Truly one of the most difficult days of my life.
It is the end of May and you would think it was the end of January.
I left St Jean with high hopes. My pack was as light as I could make it. I knew my route. I had decided long ago to follow the advice of the Pilgrim Office and if they said the Napolean Route was too treacherous due to the weather, I would follow their advice. The hospitalieros (hostel hosts) said that the conditions so bad that even the locals, who are familiar with the route, could easily get turned around.
The way was cold and foggy, rainy with icy droplets hanging in the air. Since it was my first time on the Camino, I was especially alert for way-markers.

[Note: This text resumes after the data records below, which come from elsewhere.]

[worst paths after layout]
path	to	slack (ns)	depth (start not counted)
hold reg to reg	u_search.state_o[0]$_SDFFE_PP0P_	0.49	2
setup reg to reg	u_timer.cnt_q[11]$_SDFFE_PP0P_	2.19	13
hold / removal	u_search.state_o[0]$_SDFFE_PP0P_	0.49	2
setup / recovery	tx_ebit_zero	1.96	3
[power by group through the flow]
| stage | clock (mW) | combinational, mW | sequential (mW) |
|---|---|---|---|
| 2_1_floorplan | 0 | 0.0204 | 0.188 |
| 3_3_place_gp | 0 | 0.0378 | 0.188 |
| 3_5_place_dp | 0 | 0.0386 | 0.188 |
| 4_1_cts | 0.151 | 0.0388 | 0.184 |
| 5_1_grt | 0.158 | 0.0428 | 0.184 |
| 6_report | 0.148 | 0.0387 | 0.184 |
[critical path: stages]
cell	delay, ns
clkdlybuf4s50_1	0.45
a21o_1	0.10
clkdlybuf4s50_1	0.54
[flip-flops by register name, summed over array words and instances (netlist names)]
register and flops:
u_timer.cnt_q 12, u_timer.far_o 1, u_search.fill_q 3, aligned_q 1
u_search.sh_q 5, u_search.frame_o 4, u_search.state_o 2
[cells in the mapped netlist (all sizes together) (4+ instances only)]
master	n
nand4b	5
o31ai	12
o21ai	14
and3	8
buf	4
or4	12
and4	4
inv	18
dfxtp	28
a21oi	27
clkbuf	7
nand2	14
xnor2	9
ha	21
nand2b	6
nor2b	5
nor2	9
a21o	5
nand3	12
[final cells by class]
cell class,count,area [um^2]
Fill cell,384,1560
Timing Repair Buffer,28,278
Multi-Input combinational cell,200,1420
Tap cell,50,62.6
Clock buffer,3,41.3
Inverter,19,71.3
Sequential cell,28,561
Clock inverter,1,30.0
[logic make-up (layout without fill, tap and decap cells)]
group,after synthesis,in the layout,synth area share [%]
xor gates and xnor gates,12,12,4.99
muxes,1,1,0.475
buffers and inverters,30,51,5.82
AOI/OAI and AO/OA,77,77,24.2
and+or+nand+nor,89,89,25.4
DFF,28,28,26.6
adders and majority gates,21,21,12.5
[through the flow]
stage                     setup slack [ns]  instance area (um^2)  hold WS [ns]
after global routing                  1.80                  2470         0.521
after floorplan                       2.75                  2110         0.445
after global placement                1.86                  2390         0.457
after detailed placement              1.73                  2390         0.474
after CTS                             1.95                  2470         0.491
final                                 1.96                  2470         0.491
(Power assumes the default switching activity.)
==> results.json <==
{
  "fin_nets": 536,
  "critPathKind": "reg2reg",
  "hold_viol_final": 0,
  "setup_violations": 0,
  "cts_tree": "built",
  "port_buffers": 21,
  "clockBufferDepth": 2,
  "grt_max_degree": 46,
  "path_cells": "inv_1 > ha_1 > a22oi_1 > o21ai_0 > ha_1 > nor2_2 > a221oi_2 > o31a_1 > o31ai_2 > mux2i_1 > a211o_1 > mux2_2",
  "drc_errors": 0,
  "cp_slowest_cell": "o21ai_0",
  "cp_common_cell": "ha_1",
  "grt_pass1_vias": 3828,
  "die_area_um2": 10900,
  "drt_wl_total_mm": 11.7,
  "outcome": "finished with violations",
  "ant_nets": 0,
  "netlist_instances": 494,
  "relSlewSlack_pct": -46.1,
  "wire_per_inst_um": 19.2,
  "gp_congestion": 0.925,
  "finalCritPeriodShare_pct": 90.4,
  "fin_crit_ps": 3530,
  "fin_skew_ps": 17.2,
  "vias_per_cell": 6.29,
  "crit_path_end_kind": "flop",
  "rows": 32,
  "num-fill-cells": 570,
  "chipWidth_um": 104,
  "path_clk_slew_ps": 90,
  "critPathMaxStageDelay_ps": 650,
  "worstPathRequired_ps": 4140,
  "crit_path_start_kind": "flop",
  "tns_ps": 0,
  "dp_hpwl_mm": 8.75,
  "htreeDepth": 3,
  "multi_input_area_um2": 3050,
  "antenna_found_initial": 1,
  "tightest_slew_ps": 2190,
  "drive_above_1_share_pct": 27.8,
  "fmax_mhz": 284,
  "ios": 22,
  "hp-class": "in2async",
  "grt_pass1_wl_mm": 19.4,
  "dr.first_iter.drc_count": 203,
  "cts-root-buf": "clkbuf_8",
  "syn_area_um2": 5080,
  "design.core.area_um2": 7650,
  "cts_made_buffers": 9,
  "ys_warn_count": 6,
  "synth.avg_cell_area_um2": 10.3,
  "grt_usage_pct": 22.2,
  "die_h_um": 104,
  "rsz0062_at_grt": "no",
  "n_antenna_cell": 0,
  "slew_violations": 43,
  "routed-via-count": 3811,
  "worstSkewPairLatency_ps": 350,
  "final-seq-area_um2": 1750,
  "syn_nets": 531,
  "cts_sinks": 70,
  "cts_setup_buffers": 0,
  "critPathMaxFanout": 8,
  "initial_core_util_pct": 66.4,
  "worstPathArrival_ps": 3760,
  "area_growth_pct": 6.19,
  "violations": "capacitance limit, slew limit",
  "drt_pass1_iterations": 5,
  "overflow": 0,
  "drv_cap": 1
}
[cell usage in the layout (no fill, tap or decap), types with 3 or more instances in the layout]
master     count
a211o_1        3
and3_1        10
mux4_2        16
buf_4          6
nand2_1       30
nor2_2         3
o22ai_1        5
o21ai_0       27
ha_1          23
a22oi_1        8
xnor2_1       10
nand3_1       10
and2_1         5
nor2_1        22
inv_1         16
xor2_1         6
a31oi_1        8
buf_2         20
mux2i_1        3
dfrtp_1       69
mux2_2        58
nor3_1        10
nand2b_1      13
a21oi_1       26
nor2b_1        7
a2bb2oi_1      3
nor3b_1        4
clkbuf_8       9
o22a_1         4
<file path="config.mk">
export PLATFORM = sky130hd
export DESIGN_NAME = cs_wait_ctrl
export DESIGN_NICKNAME = d
export VERILOG_FILES = /design/src/rtl/cs_wait_pkg.sv /design/src/rtl/cs_wait_regs.sv /design/src/rtl/cs_wait_sel.sv /design/src/rtl/cs_wait_seq.sv /design/src/rtl/cs_wait_ctrl.sv
export SDC_FILE = /design/constraint.sdc
export NUM_CORES = 1
export LEC_CHECK = 0
export BUFFER_PORTS_ARGS = -buffer_cell sky130_fd_sc_hd__clkbuf_2
export CAP_MARGIN = 20
export CORE_UTILIZATION = 48
export CTS_CLUSTER_DIAMETER = 30
export DETAILED_ROUTE_END_ITERATION = 6
export PLACE_DENSITY = 0.83
export SYNTH_ARGS = -nofsm -noshare
export SYNTH_HDL_FRONTEND = slang
export SYNTH_SLANG_ARGS = --single-unit
</file>
<file path="constraint.sdc">
create_clock -name clk_i -period 1.7 [get_ports clk_i]
set_input_delay 0.34 -clock clk_i [delete_from_list [all_inputs] [get_ports clk_i]]
set_output_delay 0.34 -clock clk_i [all_outputs]
set_load 0.005 [all_outputs]
</file>
**src/rtl/edo_pkg.sv**
```systemverilog
package edo_pkg;
  typedef enum logic [2:0] {
    ST_IDLE,   // row closed, precharging or waiting
    ST_ASR,    // row address on the bus, row strobe next
    ST_RCD,    // row strobe low, waiting row-to-column delay
    ST_ASC,    // column address on the bus, column strobe next
    ST_CAS,    // column strobe low
    ST_OPEN,   // row open, column precharge then decide
    ST_REF     // bus yielded to refresh
  } edo_state_t;
endpackage

```
**src/rtl/edo_cycle_timer.sv**
```systemverilog
module edo_cycle_timer #(
  parameter int W = 4
) (
  input  logic         clk,
  input  logic         rst,
  input  logic         load,
  input  logic [W-1:0] load_val,
  output logic         zero
);
  logic [W-1:0] cnt;

  always_ff @(posedge clk) begin
    if (rst)              cnt <= '0;
    else if (load)        cnt <= load_val;
    else if (cnt != '0)   cnt <= cnt - 1'b1;
  end

  assign zero = (cnt == '0);

  AST_TIMER_STAYS_DRAINED: assert property (@(posedge clk) disable iff (rst)
    (zero && !load) |=> zero);
endmodule

```
**src/rtl/edo_ras_guard.sv**
```systemverilog
module edo_ras_guard #(
  parameter int T_RAS_MAX = 15000,
  parameter int SLACK     = 5
) (
  input  logic clk,
  input  logic rst,
  input  logic ras_n,
  output logic near
);
  localparam int CW  = $clog2(T_RAS_MAX + 2);
  localparam int THR = T_RAS_MAX - SLACK;

  logic [CW-1:0] cnt;

  always_ff @(posedge clk) begin
    if (rst || ras_n)       cnt <= '0;
    else if (cnt != '1)     cnt <= cnt + 1'b1;
  end

  assign near = (cnt >= CW'(THR));

  AST_RAS_LOW_BOUND: assert property (@(posedge clk) disable iff (rst)
    !ras_n |-> (cnt < CW'(T_RAS_MAX)));
endmodule

```
**src/rtl/edo_page_ctrl.sv**
```systemverilog
module edo_page_ctrl
  import edo_pkg::*;
#(
  parameter int ROW_W     = 12,
  parameter int COL_W     = 10,
  parameter int T_RCD     = 2,
  parameter int T_CAS     = 2,
  parameter int T_CP      = 1,
  parameter int T_RP      = 4,
  parameter int T_RAS_MAX = 15000
) (
  input  logic                                   clk,
  input  logic                                   rst,
  input  logic                                   req_valid,
  output logic                                   req_ready,
  input  logic [ROW_W-1:0]                       req_row,
  input  logic [COL_W-1:0]                       req_col,
  input  logic                                   req_write,
  input  logic [1:0]                             req_be,
  input  logic [15:0]                            req_wdata,
  output logic                                   rd_valid,
  output logic [15:0]                            rd_data,
  input  logic                                   ref_req,
  output logic                                   ref_gnt,
  output logic                                   ras_n,
  output logic                                   casl_n,
  output logic                                   cash_n,
  output logic                                   we_n,
  output logic                                   oe_n,
  output logic [((ROW_W > COL_W) ? ROW_W : COL_W)-1:0] dram_addr,
  output logic [15:0]                            dq_out,
  output logic                                   dq_oe,
  input  logic [15:0]                            dq_in
);
  localparam int LANES  = 2;
  localparam int LANE_W = 8;
  localparam int ADDR_W = (ROW_W > COL_W) ? ROW_W : COL_W;
  localparam int M1     = (T_RCD > T_CAS) ? T_RCD : T_CAS;
  localparam int M2     = (T_CP > T_RP) ? T_CP : T_RP;
  localparam int TMAX   = (M1 > M2) ? M1 : M2;
  localparam int TW     = $clog2(TMAX + 1);
  localparam int SLACK  = T_CAS + T_CP + 2;

  edo_state_t       state;
  logic [ROW_W-1:0] open_row;
  logic [COL_W-1:0] cur_col;
  logic             cur_write;
  logic [1:0]       cur_be;
  logic [15:0]      cur_wdata;
  logic [15:0]      lane_mask;

  logic          tmr_load, tmr_zero, rp_load, rp_zero, near;
  logic [TW-1:0] tmr_val;
  logic          start_ref, close_now, accept, row_hit;

  generate
    for (genvar g = 0; g < LANES; g++) begin : g_lane
      assign lane_mask[g*LANE_W +: LANE_W] = {LANE_W{cur_be[g]}};
    end
  endgenerate

  assign row_hit   = (req_row == open_row);
  assign req_ready = !ref_req &&
                     (((state == ST_IDLE) && rp_zero) ||
                      ((state == ST_OPEN) && tmr_zero && !near && row_hit));
  assign accept    = req_valid && req_ready;
  assign start_ref = (state == ST_IDLE) && rp_zero && ref_req;
  assign close_now = (state == ST_OPEN) && tmr_zero &&
                     (ref_req || near || (req_valid && !row_hit));
  assign rp_load   = close_now || ((state == ST_REF) && !ref_req);

  always_comb begin
    tmr_load = 1'b0;
    tmr_val  = '0;
    case (state)
      ST_ASR: begin tmr_load = 1'b1; tmr_val = TW'(T_RCD - 1); end
      ST_ASC: begin tmr_load = 1'b1; tmr_val = TW'(T_CAS - 1); end
      ST_CAS: if (tmr_zero) begin tmr_load = 1'b1; tmr_val = TW'(T_CP - 1); end
      default: ;
    endcase
  end

  edo_cycle_timer #(.W(TW)) u_step_tmr (
    .clk(clk), .rst(rst), .load(tmr_load), .load_val(tmr_val), .zero(tmr_zero));

  edo_cycle_timer #(.W(TW)) u_rp_tmr (
    .clk(clk), .rst(rst), .load(rp_load), .load_val(TW'(T_RP - 1)), .zero(rp_zero));

  edo_ras_guard #(.T_RAS_MAX(T_RAS_MAX), .SLACK(SLACK)) u_guard (
    .clk(clk), .rst(rst), .ras_n(ras_n), .near(near));

  always_ff @(posedge clk) begin
    if (rst) begin
      state     <= ST_IDLE;
      ras_n     <= 1'b1;
      casl_n    <= 1'b1;
      cash_n    <= 1'b1;
      we_n      <= 1'b1;
      oe_n      <= 1'b1;
      dq_oe     <= 1'b0;
      dq_out    <= '0;
      dram_addr <= '0;
      rd_valid  <= 1'b0;
      rd_data   <= '0;
      ref_gnt   <= 1'b0;
      open_row  <= '0;
      cur_col   <= '0;
      cur_write <= 1'b0;
      cur_be    <= '0;
      cur_wdata <= '0;
    end else begin
      rd_valid <= 1'b0;
      case (state)
        ST_IDLE: begin
          if (start_ref) begin
            ref_gnt <= 1'b1;
            state   <= ST_REF;
          end else if (accept) begin
            dram_addr <= ADDR_W'(req_row);
            open_row  <= req_row;
            cur_col   <= req_col;
            cur_write <= req_write;
            cur_be    <= req_be;
            cur_wdata <= req_wdata;
            state     <= ST_ASR;
          end
        end
        ST_ASR: begin
          ras_n <= 1'b0;
          state <= ST_RCD;
        end
        ST_RCD: begin
          if (tmr_zero) begin
            dram_addr <= ADDR_W'(cur_col);
            we_n      <= ~cur_write;
            oe_n      <= cur_write;
            dq_out    <= cur_wdata;
            dq_oe     <= cur_write;
            state     <= ST_ASC;
          end
        end
        ST_ASC: begin
          casl_n <= ~cur_be[0];
          cash_n <= ~cur_be[1];
          state  <= ST_CAS;
        end
        ST_CAS: begin
          if (tmr_zero) begin
            casl_n <= 1'b1;
            cash_n <= 1'b1;
            we_n   <= 1'b1;
            oe_n   <= 1'b1;
            dq_oe  <= 1'b0;
            if (!cur_write) begin
              rd_valid <= 1'b1;
              rd_data  <= dq_in & lane_mask;
            end
            state <= ST_OPEN;
          end
        end
        ST_OPEN: begin
          if (close_now) begin
            ras_n <= 1'b1;
            state <= ST_IDLE;
          end else if (accept) begin
            dram_addr <= ADDR_W'(req_col);
            cur_col   <= req_col;
            cur_write <= req_write;
            cur_be    <= req_be;
            cur_wdata <= req_wdata;
            we_n      <= ~req_write;
            oe_n      <= req_write;
            dq_out    <= req_wdata;
            dq_oe     <= req_write;
            state     <= ST_ASC;
          end
        end
        ST_REF: begin
          if (!ref_req) begin
            ref_gnt <= 1'b0;
            state   <= ST_IDLE;
          end
        end
        default: state <= ST_IDLE;
      endcase
    end
  end

  AST_GNT_ROW_CLOSED: assert property (@(posedge clk) disable iff (rst)
    ref_gnt |-> (ras_n && casl_n && cash_n));
  AST_CAS_INSIDE_RAS: assert property (@(posedge clk) disable iff (rst)
    (!casl_n || !cash_n) |-> !ras_n);
  AST_LOW_LANE_TOGETHER: assert property (@(posedge clk) disable iff (rst)
    $fell(casl_n) |-> $past(cash_n));
  AST_HIGH_LANE_TOGETHER: assert property (@(posedge clk) disable iff (rst)
    $fell(cash_n) |-> $past(casl_n));
  AST_EARLY_WRITE_SETUP: assert property (@(posedge clk) disable iff (rst)
    ($past(casl_n && cash_n) && !(casl_n && cash_n) && !we_n)
      |-> (oe_n && dq_oe && $past(!we_n)));
  AST_READ_OUTPUT_ON: assert property (@(posedge clk) disable iff (rst)
    ($past(casl_n && cash_n) && !(casl_n && cash_n) && we_n)
      |-> (!oe_n && !dq_oe));
  AST_RD_SINGLE_PULSE: assert property (@(posedge clk) disable iff (rst)
    rd_valid |=> !rd_valid);
endmodule

```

At one corner the road seemed to disappear. I went ahead to confirm the direction. Slowly, coming up the hill, was a man leading a donkey! Following him was a woman walking, and two more donkeys carrying young people, apparently his family. How often in this day and age do you find families transporting themselves by donkey?
The weather became very cold and stormy. But, after a short coffee and toilet break, I cheerfully headed out. It was the last time I would be cheerful for a while.
The trail began to rise through beautiful country. I decided to take an alternate route which went off the beaten path for a kilo or two, away from the road. It was nice except the the last 500 meters which went straight up before returning to the main route.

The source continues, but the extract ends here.